THE TASK: Using the listing below, copy exactly the lines from the one containing "drive_above_1_share_pct: 7.93" to the one containing "synth_fa_ha_area_share_pct: 1.69", both lines included, and no others.

DATASET RECORDS:
[src/rtl/mem_ctrl_pkg.sv]
// ============================================================================
// Module  : mem_ctrl_pkg
// Brief   : Shared bus widths, access-length codes and FSM encodings for mem_ctrl.
// Rev     : 1.0  initial release
// ============================================================================
`default_nettype none

package mem_ctrl_pkg;

    typedef logic [1:0]  mem_len_bus_t;
    typedef logic [7:0]  ram_bus_t;
    typedef logic [31:0] reg_bus_t;
    typedef logic [31:0] inst_addr_bus_t;

    localparam logic     RstEnable = 1'b1;
    localparam reg_bus_t ZeroWord  = 32'h0000_0000;

    localparam mem_len_bus_t MEM_LEN_B = 2'd0;
    localparam mem_len_bus_t MEM_LEN_H = 2'd1;
    localparam mem_len_bus_t MEM_LEN_W = 2'd2;

    localparam logic [1:0] MC_IDLE  = 2'd0;
    localparam logic [1:0] MC_READ  = 2'd1;
    localparam logic [1:0] MC_WRITE = 2'd2;
    localparam logic [1:0] MC_DONE  = 2'd3;

    // The unused encoding 3 is treated as a full word.
    function automatic logic [2:0] len_bytes(input mem_len_bus_t len);
        case (len)
            MEM_LEN_B: return 3'd1;
            MEM_LEN_H: return 3'd2;
            MEM_LEN_W: return 3'd4;
            default:   return 3'd4;
        endcase
    endfunction

endpackage

`default_nettype wire

[src/rtl/mem_ctrl.sv]
// ============================================================================
// Module  : mem_ctrl
// Brief   : IF/MEM arbiter serialising word/half/byte accesses onto an 8-bit
//           RAM bus. Define MEM_CTRL_FAIR_EN for alternating-priority arbitration.
// Rev     : 1.0  initial release
// ============================================================================
`default_nettype none

module mem_ctrl
    import mem_ctrl_pkg::*;
(
    input  logic           clk,
    input  logic           rst,
    input  logic           if_req,
    input  inst_addr_bus_t if_addr,
    input  logic           if_flush,
    output logic           if_done,
    output reg_bus_t       if_data,
    input  logic           mem_req,
    input  logic           mem_we,
    input  mem_len_bus_t   mem_len,
    input  reg_bus_t       mem_addr,
    input  reg_bus_t       mem_wdata,
    output logic           mem_done,
    output reg_bus_t       mem_rdata,
    output reg_bus_t       ram_addr,
    output logic           ram_wr,
    output ram_bus_t       ram_dout,
    input  ram_bus_t       ram_din,
    output logic           stallreq_if,
    output logic           stallreq_mem
);

    logic [1:0] r_state;
    logic       r_owner_mem;
    logic [2:0] r_nbytes;
    logic [2:0] r_cnt;
    reg_bus_t   r_wdata;
    reg_bus_t   r_buf;
    logic       w_grant_mem;
    logic       w_grant_if;

`ifdef MEM_CTRL_FAIR_EN
    // 1 = MEM was granted last; resets to IF-last so MEM wins the first tie.
    logic r_last_mem;

    always_ff @(posedge clk) begin
        if (rst == RstEnable) begin
            r_last_mem <= 1'b0;
        end else if (r_state == MC_IDLE && (w_grant_mem || w_grant_if)) begin
            r_last_mem <= w_grant_mem;
        end
    end

    assign w_grant_mem = mem_req & (~if_req | ~r_last_mem);
`else
    assign w_grant_mem = mem_req;
`endif
    assign w_grant_if  = if_req & ~w_grant_mem;

    // A flush landing in the done cycle still cancels the IF completion.
    assign if_done      = (r_state == MC_DONE) & ~r_owner_mem & ~if_flush;
    assign mem_done     = (r_state == MC_DONE) &  r_owner_mem;
    assign stallreq_if  = if_req  & ~if_done;
    assign stallreq_mem = mem_req & ~mem_done;

    always_ff @(posedge clk) begin
        if (rst == RstEnable) begin
            r_state     <= MC_IDLE;
            r_owner_mem <= 1'b0;
            r_nbytes    <= 3'd0;
            r_cnt       <= 3'd0;
            r_wdata     <= ZeroWord;
            r_buf       <= ZeroWord;
            ram_addr    <= ZeroWord;
            ram_wr      <= 1'b0;
            ram_dout    <= 8'h00;
            if_data     <= ZeroWord;
            mem_rdata   <= ZeroWord;
        end else begin
            case (r_state)
                MC_IDLE: begin
                    ram_wr <= 1'b0;
                    r_cnt  <= 3'd0;
                    r_buf  <= ZeroWord;
                    if (w_grant_mem) begin
                        r_owner_mem <= 1'b1;
                        r_nbytes    <= len_bytes(mem_len);
                        ram_addr    <= mem_addr;
                        if (mem_we) begin
                            r_state  <= MC_WRITE;
                            ram_wr   <= 1'b1;
                            ram_dout <= mem_wdata[7:0];
                            r_wdata  <= {8'h00, mem_wdata[31:8]};
                        end else begin
                            r_state <= MC_READ;
                        end
                    end else if (w_grant_if) begin
                        r_owner_mem <= 1'b0;
                        r_nbytes    <= 3'd4;
                        ram_addr    <= if_addr;
                        r_state     <= MC_READ;
                    end
                end
                MC_READ: begin
                    // Byte r_cnt is on ram_din this cycle; one trailing cycle
                    // after the last capture before the result is published.
                    if (!r_owner_mem && if_flush) begin
                        r_state <= MC_IDLE;
                    end else if (r_cnt == r_nbytes) begin
                        r_state <= MC_DONE;
                        if (r_owner_mem) begin
                            mem_rdata <= r_buf;
                        end else begin
                            if_data <= r_buf;
                        end
                    end else begin
                        r_buf[{r_cnt[1:0], 3'b000} +: 8] <= ram_din;
                        r_cnt <= r_cnt + 3'd1;
                        if (r_cnt != r_nbytes - 3'd1) begin
                            ram_addr <= ram_addr + 32'd1;
                        end
                    end
                end
                MC_WRITE: begin
                    if (r_cnt == r_nbytes - 3'd1) begin
                        ram_wr  <= 1'b0;
                        r_state <= MC_DONE;
                    end else begin
                        r_cnt    <= r_cnt + 3'd1;
                        ram_addr <= ram_addr + 32'd1;
                        ram_dout <= r_wdata[7:0];
                        r_wdata  <= {8'h00, r_wdata[31:8]};
                    end
                end
                MC_DONE: begin
                    r_state <= MC_IDLE;
                end
                default: begin
                    r_state <= MC_IDLE;
                end
            endcase
        end
    end

endmodule

`default_nettype wire

[config.mk]
export PLATFORM = sky130hd
export DESIGN_NAME = mem_ctrl
export DESIGN_NICKNAME = d
export VERILOG_FILES = /design/src/rtl/mem_ctrl_pkg.sv /design/src/rtl/mem_ctrl.sv
export SDC_FILE = /design/constraint.sdc
export NUM_CORES = 1
export LEC_CHECK = 0
export ABC_CLOCK_PERIOD_IN_PS = 3500
export CORE_ASPECT_RATIO = 0.75
export CORE_MARGIN = 2
export CORE_UTILIZATION = 27
export DETAILED_ROUTE_END_ITERATION = 8
export GPL_TIMING_DRIVEN = 0
export MAX_ROUTING_LAYER = met4
export SLEW_MARGIN = 15
export SYNTH_ARGS = -nofsm -noshare
export SYNTH_HDL_FRONTEND = slang
export SYNTH_SLANG_ARGS = --single-unit
[constraint.sdc]
create_clock -name clk -period 3.5 [get_ports clk]
set_input_delay 0.875 -clock clk [delete_from_list [all_inputs] [get_ports clk]]
set_output_delay 0.875 -clock clk [all_outputs]
set_load 0.01 [all_outputs]
==> results.yml <==
layout:
  area_delta_synth_final_pct: 40.2
  final_cell_area_um2: 11400
  drive_above_1_share_pct: 7.93
  stdcell_count: 1651
  nNetsFinal: 1359
timing:
  clock.fmax_ghz: 0.297
  worst_pin_slew_ns: 1.25
  hold_violations: 0
  holdWs_ns: 0.457
  final.setup_skew_ns: 0.0105
  max_slew_margin_pct: 16.0
  period_share_pct: 96.1
  final_max_slew_viol_count: 0
  totalNegativeSetupSlack_ns: 0
  rsz0062_at_grt: "false"
  min_period_ns: 3.36
  setup_viol: 0
run_status:
  status: "finished clean"
routing:
  drtAntennaViolNets: 0
  drc_errors: 0
  dr.pass1.iters: 5
  drt_iter0_drc: 548
  wl_um: 29500
  vias_per_cell: 4.98
  wl_per_cell_um: 17.8
  vias: 8214
global_route:
  globalRouteTotalUtil_pct: 19.2
  grt_overflow: 0
  antenna_found_initial: 3
  grt_pass1_vias: 8108
  grt_max_degree: 19
  grt_pass1_wl_um: 45700
worst_setup_path:
  critPathLaunchType: "input port"
  cp_max_fo: 5
  arrival_ns: 2.49
  cp.required_ns: 2.62
  worstSetupPathType: "input port to output port"
  worstSetupEndpointType: "output port"
power:
  power.density_nw_per_um2: 750
  peakVddDrop_v: 0.000303
  p_leak_nw: 3.84
  p_total_w: 0.00859
logic_synthesis:
  synth-simple-area-share_pct: 24.0
  synth_fa_ha_area_share_pct: 1.69
  yosys.cell_count.top_type: "dfxtp_1"
  yosys-top-cells-area: "dfxtp_1, a21oi_1, nand2_1, mux2i_1, a211oi_2"
  synth-seq-area-share_pct: 41.7
  synth_area_um2: 8170
  synth_cell_type_count: 60
  synth-compound-area-share_pct: 19.7
  avgSynthCellArea_um2: 8.17
  ys_ff_latch: 170
  synth_top_family_by_area: "simple AND/OR/NAND/NOR gates"
  yosysTopAreaCellShare_pct: 41.7
  synthMuxAreaShare_pct: 6.94
  ys.warnings.count: 0
  ys_dominant_reg_cell: "dfxtp_1"
  synth_xor_area_share_pct: 0.935
  synth_edf_count: 0
  syn_inst: 999
  synth_top_cell_by_area: "dfxtp_1"
  async_flop_share_pct: 0
  ys_top_cells_by_count: "dfxtp_1, nand2_1, a21oi_1"
  synth_nets: 1122
place:
  place_area_um2: 10900
  io_buffers: 218
  post-dp-hpwl_um: 22100
  dp_cells: 1616
  place.gp.congestion: 0.900
die:
  dieArea_um2: 31700
  coreArea_um2: 29900
  die_w_um: 205
  initial_core_util_pct: 27.3
  io_pins: 221
  num_rows: 55
  die_h_um: 155
cts:
  cts_tree: "yes"
  post_cts_buffers: 0
  cts.sinks: 170
  path_clk_slew_ns: 0.08
  cts_buffer_depth: 2
  cts_hold_buf: 0
  cts_made_buffers: 17
  cts.repair.resized: 4
  root_buffer: "clkbuf_16"
  h-tree-depth: 4
  clk_latency_ns: 0.44
flow_run:
  drv_cap: 0
min_path:
  hp-class: "flip-flop to flip-flop"
[report_power, final]
part | switching [W] | internal, W | total, W
logic | 0.00241 | 0.00162 | 0.00403
registers | 0.000366 | 0.00230 | 0.00266
clock network | 0.000945 | 0.000956 | 0.00190
[cell usage in the layout (no fill, tap or decap), drive strengths merged, types with 2 or more instances in the layout]
master,Yosys,layout
nand2,166,166
a211oi,27,27
a31oi,10,10
buf,27,27
a41oi,5,5
nand2b,37,37
clkinv,1,6
o31ai,5,5
nor4,11,11
nor2b,4,4
nand3,49,49
nand4,12,12
o21ai,42,42
a21oi,145,145
o32ai,5,5
o31a,5,5
and2,4,4
inv,17,27
nand3b,8,8
a2111oi,2,2
diode,0,3
or4,7,7
nor3b,2,2
nand4b,2,2
xnor2,2,2
and3,6,6
clkdlybuf4s50,0,218
nor4b,3,3
ha,11,11
clkbuf,49,66
xor2,4,4
nor3,11,11
or2,2,2
and4,6,6
mux2i,51,51
a2bb2oi,2,2
or3,3,3
mux2,5,5
dfxtp,170,170
nor2,68,68
[kinds of logic (layout without fill, tap and decap cells)]
logic type	Yosys count	in the layout
buffers and inverters	94	344
other	0	3
XOR/XNOR	7	7
multiplexers	56	56
adder cells (fa/ha/maj)	11	11
AO/OA/AOI/OAI	257	257
AND/OR/NAND/NOR	404	404
flip-flops	170	170
[path summary, 6_finish.rpt]
| kind | startpoint | end | slack, ns | cells past startpoint |
|---|---|---|---|---|
| max | if_flush | if_done | 0.14 | 3 |
| min reg2reg | mem_rdata[12] | mem_rdata[12] | 0.46 | 2 |
| min | mem_rdata[12] | mem_rdata[12] | 0.46 | 2 |
| max reg2reg | r_state[0] | ram_addr[29] | 0.72 | 7 |
[metal layers]
| layer | track usage [%] | up-vias | routed length (um) |
|---|---|---|---|
| met5 | - | - | 0 |
| met1 | 26.5 | 3896 | 14500 |
| li1 | - | 4001 | - |
| met3 | 5.48 | 21 | 2380 |
| met2 | 27.5 | 296 | 12300 |
| met4 | 4.42 | 0 | 299 |
[flip-flops by register name, summed over array words and instances, names as in the netlist]
| register | flops |
|---|---|
| r_cnt | 3 |
| ram_addr | 32 |
| r_nbytes | 3 |
| r_owner_mem | 1 |
| ram_dout | 8 |
| ram_wr | 1 |
| if_data | 32 |
| r_wdata | 24 |
| r_buf | 32 |
| r_state | 2 |
| mem_rdata | 32 |
[critical path, stage by stage]
cell,delay [ns]
clkdlybuf4s50_1,0.49
nor3b_1,0.49
clkdlybuf4s50_1,0.64
[final cells by class]
type	instances	area, um^2
antenna	3	7.51
clock buffer	17	425
buffer	76	352
tap	399	499
timing repair buffer	218	2180
inverter	18	67.6
sequential	170	3400
multi-input combinational	735	4360
fill	3124	18500
clock inverter	15	150
[metrics by stage]
| step | utilization (%) | setup WS (ns) |
|---|---|---|
| 3_3_place_gp | 36.2 | -0.592 |
| 5_1_grt | 38.2 | 0.0117 |
| 2_1_floorplan | - | 0.617 |
| 6_report | 38.2 | 0.135 |
| 4_1_cts | 38.2 | 0.118 |
| 3_5_place_dp | 36.3 | -0.590 |
No activity file was read; power rests on OpenSTA's default activity.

YOUR RESPONSE:
  drive_above_1_share_pct: 7.93
  stdcell_count: 1651
  nNetsFinal: 1359
timing:
  clock.fmax_ghz: 0.297
  worst_pin_slew_ns: 1.25
  hold_violations: 0
  holdWs_ns: 0.457
  final.setup_skew_ns: 0.0105
  max_slew_margin_pct: 16.0
  period_share_pct: 96.1
  final_max_slew_viol_count: 0
  totalNegativeSetupSlack_ns: 0
  rsz0062_at_grt: "false"
  min_period_ns: 3.36
  setup_viol: 0
run_status:
  status: "finished clean"
routing:
  drtAntennaViolNets: 0
  drc_errors: 0
  dr.pass1.iters: 5
  drt_iter0_drc: 548
  wl_um: 29500
  vias_per_cell: 4.98
  wl_per_cell_um: 17.8
  vias: 8214
global_route:
  globalRouteTotalUtil_pct: 19.2
  grt_overflow: 0
  antenna_found_initial: 3
  grt_pass1_vias: 8108
  grt_max_degree: 19
  grt_pass1_wl_um: 45700
worst_setup_path:
  critPathLaunchType: "input port"
  cp_max_fo: 5
  arrival_ns: 2.49
  cp.required_ns: 2.62
  worstSetupPathType: "input port to output port"
  worstSetupEndpointType: "output port"
power:
  power.density_nw_per_um2: 750
  peakVddDrop_v: 0.000303
  p_leak_nw: 3.84
  p_total_w: 0.00859
logic_synthesis:
  synth-simple-area-share_pct: 24.0
  synth_fa_ha_area_share_pct: 1.69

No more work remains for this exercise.